The measurements from boreholes at a particular site generate a dataset which records pollutant levels at points in space and time, but there are issues with the practicalities and costs of sampling which restrict the number of measurements made. Also, the consultants responsible for interpreting these measurements generally have a strong scientific or engineering background but may not have extensive training in statistical methods. Using data from boreholes to construct reliable estimates of the underlying pollution patterns across (i) the whole site and (ii) the entire time period requires specialist statistical methods and concepts. However, referring results to others with the necessary expertise for statistical analysis would potentially lead to significant delays.

The GWSDAT directly addresses these needs. Shell has identified the benefits of the software to include:

  • The early identification of rising contaminant concentration trends, leading to reduced response time in the event of leaks or spills. There has been more than one instance of unknown leaks being identified by the use of the software tool.
  • Improved data transparency leading to better designed monitoring networks and more robust conceptual site models, thereby avoiding collection of redundant data.
  • Clarity on the relationship between dissolved solute concentrations and groundwater elevation and flow direction, for improved plume control measures and fit-for-purpose remediation system design.
  • Significantly reduced time and resource expenditure on the analysis and reporting of monitoring data, particularly in the case of smaller sites where insufficient data is available to justify the cost of using geographic information systems or transport simulations.
  • Significant cost savings. A recent survey undertaken by the company indicates that the software package has led to savings in the region of $10m in the last 3 years.

Users view an Excel spreadsheet and explore, graphically and interactively, the data it contains. Importantly, the underlying statistical model constructs an estimate of the pollution surface across the entire spatial region of interest and a slider can be used to view how this changes over time. Different solutes can be selected or the data from particular wells viewed in greater detail, with estimates of trend superimposed. Large datasets (more than 50,000 rows) can be modelled in a matter of seconds. The added value and flexibility of the system has been very well received by users.

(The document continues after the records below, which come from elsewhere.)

--- src/hw/chan_cfg_pkg.sv ---
// Constants for the per-channel configuration register bank
// Summary of operation
// Channels B, C and D each have one 16-bit config register at 18, 19, 20 with the same layout.
// Bit 8 enables loss-of-signal reporting, resets to 1.
// Bits 7 and 6 are the config selection bits, reset to 0.
// Bits 5 and 4 are the preemphasis control bits, reset to 0.
// Bit 3 enables loopback, reset 0, ORed with global bit 0.14.
// Bit 2 enables pattern test, reset 0, ORed with global bit 16.2.
// Bit 1 enables comma detection, reset 1, ORed with global bit 16.1.
// Bit 0 powers the channel down, reset 0, ORed with global bit 0.11.
// The global comma detect enable resets to 1 and enables all channels.
// The global pattern test enable resets to 0 and enables all channels.
package chan_cfg_pkg;
    // ==========================================================
    // Register map
    localparam int NUM_CHAN = 3;
    localparam logic [4:0] CHAN_B_CONFIG_ADDR = 5'h12;
    localparam logic [4:0] CHAN_C_CONFIG_ADDR = 5'h13;
    localparam logic [4:0] CHAN_D_CONFIG_ADDR = 5'h14;
    // ==========================================================
    // Field positions
    localparam int LOSS_OF_SIGNAL_BIT = 8;
    localparam int CFG_SELECT_HI_BIT = 7;
    localparam int CFG_SELECT_LO_BIT = 6;
    localparam int EMPHASIS_CTL_HI_BIT = 5;
    localparam int EMPHASIS_CTL_LO_BIT = 4;
    localparam int LOOPBACK_BIT = 3;
    localparam int PATTERN_TEST_BIT = 2;
    localparam int COMMA_DETECT_BIT = 1;
    localparam int POWER_DOWN_BIT = 0;
    localparam logic [15:0] CFG_WRITE_MASK = 16'h01ff;
    // ==========================================================
    // Reset values
    localparam logic [15:0] CFG_RESET = 16'h0102;
    localparam logic GLB_COMMA_RESET = 1'b1;
    localparam logic GLB_PATTERN_RESET = 1'b0;
    // ==========================================================
    // Management frame
    localparam logic [1:0] MGMT_START = 2'h1;
    localparam logic [1:0] MGMT_OP_WRITE = 2'h1;
    localparam logic [1:0] MGMT_OP_READ = 2'h2;
    localparam logic [5:0] MGMT_PRE_MIN = 6'h20;
    localparam int MGMT_HDR_BITS = 14;
    localparam int MGMT_DATA_BITS = 16;
endpackage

Key staff responsible for the GWSDAT software application within Shell commented that:

Data analysis and reporting that previously required weeks of effort can now be completed automatically, at the click of a mouse. The GWSDAT spatiotemporal modelling research programme has yielded total savings for Shell in excess of $10M over the past 3 years.

Although developed specifically for use by Shell, the package is also being made available to external users, including environmental regulators. It is currently being submitted to an industry website from which it will be freely available to other industrial users. Shell also regularly publicises the package at national and international conferences.

Sources to corroborate the impact

Shell have presented GWSDAT at the following conferences:

  • AquaConSoil 2013 (12th International UFZ-Deltares Conference on Groundwater-Soil-Systems and Water Resource Management), Barcelona, Spain, April 2013
  • ENBIS (European Network for Business and Industrial Statistics), Coimbra, Portugal, Sep 2011
  • UseR! (The R User Conference), Warwick, UK, Aug 2011
  • NICOLE (Network for Industrially Contaminated Land in Europe) Network Conference, Copenhagen, Denmark, May 2011. Workshop on Innovative Site Characterisation Tools.
  • European Geosciences Union (EGU), Vienna, Austria, Apr 2011
  • Environmental Protection Agency National Tanks Conference, Boston, USA, Sep 2010
  • UseR! (The R User Conference), Rennes, France, Jul 2009

Testimonials:

  • Statistical Consultant, Shell Global Solutions UK (details of software application within Shell, confirmation of improved data analysis and savings)
  • Environmental Geochemist, Shell Global Solutions UK (details of software application within Shell, confirmation of improved data analysis and savings)